# Provided information

*****

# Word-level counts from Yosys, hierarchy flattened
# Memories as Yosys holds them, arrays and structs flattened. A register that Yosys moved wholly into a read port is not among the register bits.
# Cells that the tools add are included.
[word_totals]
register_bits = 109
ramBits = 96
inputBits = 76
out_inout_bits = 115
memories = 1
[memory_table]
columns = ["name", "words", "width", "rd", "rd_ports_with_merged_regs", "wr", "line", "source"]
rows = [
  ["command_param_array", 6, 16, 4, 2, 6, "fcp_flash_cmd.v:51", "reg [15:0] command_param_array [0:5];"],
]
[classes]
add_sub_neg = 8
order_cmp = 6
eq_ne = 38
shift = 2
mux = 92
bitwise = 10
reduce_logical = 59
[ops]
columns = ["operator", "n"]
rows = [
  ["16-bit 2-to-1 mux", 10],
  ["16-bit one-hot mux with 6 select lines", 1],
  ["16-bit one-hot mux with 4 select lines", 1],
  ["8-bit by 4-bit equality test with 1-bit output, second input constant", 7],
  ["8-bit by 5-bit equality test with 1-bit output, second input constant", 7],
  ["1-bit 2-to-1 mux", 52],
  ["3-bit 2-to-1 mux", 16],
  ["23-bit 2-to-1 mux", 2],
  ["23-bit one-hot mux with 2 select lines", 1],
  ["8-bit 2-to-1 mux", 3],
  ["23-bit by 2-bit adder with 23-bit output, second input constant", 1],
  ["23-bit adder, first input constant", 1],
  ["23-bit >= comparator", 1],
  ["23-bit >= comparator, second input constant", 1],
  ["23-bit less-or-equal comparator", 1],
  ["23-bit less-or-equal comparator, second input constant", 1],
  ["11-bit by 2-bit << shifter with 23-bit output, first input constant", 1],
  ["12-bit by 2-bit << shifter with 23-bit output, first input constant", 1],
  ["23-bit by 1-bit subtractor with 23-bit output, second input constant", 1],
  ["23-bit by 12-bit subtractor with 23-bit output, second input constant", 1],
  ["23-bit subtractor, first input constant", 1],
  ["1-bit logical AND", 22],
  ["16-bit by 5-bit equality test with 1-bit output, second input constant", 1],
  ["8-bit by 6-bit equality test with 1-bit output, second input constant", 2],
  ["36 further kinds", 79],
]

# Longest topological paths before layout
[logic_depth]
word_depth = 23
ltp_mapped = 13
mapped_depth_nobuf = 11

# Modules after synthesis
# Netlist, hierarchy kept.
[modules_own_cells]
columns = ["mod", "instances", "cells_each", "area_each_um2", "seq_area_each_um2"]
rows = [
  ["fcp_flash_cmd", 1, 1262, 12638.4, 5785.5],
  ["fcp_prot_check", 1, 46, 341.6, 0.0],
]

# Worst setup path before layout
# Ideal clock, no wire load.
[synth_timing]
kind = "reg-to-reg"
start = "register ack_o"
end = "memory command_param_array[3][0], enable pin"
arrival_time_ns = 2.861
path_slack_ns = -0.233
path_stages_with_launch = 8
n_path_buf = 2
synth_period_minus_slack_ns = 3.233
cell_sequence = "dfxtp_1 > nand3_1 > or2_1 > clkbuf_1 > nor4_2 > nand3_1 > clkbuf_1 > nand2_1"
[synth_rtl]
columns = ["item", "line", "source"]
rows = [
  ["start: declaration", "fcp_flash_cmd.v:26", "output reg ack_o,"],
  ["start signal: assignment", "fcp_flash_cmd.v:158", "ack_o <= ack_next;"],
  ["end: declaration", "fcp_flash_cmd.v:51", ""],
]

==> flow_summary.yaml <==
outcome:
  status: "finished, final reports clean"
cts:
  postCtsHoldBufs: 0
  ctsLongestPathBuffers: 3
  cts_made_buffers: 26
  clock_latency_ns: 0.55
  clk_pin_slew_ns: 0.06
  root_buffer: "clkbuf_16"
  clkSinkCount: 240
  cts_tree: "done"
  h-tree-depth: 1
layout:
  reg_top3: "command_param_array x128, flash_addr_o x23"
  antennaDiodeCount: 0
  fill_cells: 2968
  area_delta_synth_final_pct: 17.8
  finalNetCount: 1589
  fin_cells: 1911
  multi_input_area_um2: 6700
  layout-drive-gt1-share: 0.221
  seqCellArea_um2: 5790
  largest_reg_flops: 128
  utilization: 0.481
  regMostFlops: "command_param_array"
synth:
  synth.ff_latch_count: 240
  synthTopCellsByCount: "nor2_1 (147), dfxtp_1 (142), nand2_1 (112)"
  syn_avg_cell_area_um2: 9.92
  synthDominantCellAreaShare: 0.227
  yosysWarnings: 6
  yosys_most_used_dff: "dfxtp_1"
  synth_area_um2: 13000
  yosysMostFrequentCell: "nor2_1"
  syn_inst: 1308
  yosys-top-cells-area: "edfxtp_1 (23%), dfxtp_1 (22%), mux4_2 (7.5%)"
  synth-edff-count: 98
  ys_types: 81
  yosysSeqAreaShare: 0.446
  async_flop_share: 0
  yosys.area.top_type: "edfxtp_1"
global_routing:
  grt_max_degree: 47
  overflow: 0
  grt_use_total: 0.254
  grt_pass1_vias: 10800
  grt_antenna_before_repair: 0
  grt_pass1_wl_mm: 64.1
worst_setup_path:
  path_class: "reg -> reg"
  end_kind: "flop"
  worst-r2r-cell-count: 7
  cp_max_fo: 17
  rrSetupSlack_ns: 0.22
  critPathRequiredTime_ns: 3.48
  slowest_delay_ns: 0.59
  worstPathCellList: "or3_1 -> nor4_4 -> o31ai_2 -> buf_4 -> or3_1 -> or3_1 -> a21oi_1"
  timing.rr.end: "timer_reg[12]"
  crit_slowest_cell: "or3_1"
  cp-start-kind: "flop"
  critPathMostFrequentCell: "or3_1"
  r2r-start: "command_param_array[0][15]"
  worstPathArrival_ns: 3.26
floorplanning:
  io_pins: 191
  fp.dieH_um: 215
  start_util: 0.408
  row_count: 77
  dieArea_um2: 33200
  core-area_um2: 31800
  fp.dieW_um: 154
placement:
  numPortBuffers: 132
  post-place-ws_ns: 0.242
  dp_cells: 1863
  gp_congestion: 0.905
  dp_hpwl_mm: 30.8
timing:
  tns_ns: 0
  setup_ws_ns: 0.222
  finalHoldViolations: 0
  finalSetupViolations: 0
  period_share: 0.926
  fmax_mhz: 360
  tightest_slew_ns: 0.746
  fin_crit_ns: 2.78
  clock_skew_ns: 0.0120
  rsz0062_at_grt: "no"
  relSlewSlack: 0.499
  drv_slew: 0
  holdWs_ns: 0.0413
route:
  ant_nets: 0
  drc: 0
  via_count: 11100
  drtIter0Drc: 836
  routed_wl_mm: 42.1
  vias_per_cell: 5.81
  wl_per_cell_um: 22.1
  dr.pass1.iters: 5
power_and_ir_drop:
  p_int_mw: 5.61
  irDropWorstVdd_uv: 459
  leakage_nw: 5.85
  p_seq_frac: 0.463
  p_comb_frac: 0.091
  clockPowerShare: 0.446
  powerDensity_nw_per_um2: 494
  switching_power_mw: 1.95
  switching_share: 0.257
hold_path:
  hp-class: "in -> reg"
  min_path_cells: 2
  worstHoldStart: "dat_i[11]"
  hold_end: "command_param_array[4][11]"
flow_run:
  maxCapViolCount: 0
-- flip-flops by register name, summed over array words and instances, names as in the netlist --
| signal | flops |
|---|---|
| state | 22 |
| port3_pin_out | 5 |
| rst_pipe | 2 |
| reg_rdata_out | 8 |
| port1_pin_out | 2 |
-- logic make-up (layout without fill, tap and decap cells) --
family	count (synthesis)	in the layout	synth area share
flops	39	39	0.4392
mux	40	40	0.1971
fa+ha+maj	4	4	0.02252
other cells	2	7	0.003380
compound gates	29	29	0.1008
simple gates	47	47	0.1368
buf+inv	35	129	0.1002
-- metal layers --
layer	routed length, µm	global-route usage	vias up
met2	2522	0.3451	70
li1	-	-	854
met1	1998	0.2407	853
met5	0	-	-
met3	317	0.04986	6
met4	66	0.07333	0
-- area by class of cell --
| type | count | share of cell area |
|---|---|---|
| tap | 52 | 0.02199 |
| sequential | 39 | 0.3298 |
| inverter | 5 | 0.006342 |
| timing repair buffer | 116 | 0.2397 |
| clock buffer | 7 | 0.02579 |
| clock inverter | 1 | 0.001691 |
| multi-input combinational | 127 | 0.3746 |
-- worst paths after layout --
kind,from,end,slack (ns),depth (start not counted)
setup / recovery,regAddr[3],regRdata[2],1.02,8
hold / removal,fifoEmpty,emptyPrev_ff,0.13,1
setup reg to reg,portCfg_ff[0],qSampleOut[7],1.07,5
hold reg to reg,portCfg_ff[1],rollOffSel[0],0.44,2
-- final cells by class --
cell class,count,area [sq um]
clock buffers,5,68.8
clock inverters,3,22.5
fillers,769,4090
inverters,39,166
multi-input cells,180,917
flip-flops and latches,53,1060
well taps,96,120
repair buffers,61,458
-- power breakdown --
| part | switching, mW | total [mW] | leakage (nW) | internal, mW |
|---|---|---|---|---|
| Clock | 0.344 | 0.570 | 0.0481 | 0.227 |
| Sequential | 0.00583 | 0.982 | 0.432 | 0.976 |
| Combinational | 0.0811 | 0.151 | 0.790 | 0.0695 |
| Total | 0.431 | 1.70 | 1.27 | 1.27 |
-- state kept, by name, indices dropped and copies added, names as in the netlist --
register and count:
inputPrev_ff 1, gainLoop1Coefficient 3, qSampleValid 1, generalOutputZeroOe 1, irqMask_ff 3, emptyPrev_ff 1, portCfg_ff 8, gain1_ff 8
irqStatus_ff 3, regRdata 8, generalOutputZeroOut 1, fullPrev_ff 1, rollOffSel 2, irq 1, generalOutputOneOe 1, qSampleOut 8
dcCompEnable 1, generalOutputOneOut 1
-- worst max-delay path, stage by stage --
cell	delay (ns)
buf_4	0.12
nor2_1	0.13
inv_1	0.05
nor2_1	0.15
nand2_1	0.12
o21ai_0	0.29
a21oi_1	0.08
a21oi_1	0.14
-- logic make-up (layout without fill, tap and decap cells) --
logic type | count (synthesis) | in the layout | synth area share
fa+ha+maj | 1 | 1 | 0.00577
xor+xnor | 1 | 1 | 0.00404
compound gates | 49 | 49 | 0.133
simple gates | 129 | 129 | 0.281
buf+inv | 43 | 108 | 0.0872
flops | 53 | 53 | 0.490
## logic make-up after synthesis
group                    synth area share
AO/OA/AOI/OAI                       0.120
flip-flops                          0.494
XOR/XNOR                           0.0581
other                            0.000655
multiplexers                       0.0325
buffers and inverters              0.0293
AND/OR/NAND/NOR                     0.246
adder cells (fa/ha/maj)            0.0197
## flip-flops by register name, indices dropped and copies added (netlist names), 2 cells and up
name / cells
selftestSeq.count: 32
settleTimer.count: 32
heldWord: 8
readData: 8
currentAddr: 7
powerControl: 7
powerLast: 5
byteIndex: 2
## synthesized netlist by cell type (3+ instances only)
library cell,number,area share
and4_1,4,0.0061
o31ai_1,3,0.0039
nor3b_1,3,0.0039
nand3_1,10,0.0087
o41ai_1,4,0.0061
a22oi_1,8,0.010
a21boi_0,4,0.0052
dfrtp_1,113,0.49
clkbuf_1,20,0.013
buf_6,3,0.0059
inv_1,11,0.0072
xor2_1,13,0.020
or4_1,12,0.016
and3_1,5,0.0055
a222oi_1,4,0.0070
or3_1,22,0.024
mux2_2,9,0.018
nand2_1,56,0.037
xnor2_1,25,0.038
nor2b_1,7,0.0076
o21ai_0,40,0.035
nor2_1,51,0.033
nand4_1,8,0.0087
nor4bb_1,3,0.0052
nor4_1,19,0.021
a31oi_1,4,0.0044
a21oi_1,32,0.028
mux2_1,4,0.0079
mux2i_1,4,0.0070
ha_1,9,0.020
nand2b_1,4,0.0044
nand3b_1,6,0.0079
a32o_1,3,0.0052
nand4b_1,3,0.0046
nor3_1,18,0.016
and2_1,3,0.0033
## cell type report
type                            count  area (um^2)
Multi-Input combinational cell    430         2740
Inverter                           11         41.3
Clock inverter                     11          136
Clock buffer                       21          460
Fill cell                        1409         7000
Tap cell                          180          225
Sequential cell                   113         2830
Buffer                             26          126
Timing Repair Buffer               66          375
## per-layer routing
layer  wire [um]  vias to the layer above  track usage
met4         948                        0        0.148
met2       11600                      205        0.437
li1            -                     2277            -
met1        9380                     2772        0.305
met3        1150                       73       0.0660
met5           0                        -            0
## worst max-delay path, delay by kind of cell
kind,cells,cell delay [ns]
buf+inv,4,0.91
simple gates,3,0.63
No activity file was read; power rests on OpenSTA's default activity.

*****

# Aim of the exercise
Search the records for the string "flattened" and report each line that has it.

# Written answer
# Word-level counts from Yosys, hierarchy flattened
# Memories as Yosys holds them, arrays and structs flattened. A register that Yosys moved wholly into a read port is not among the register bits.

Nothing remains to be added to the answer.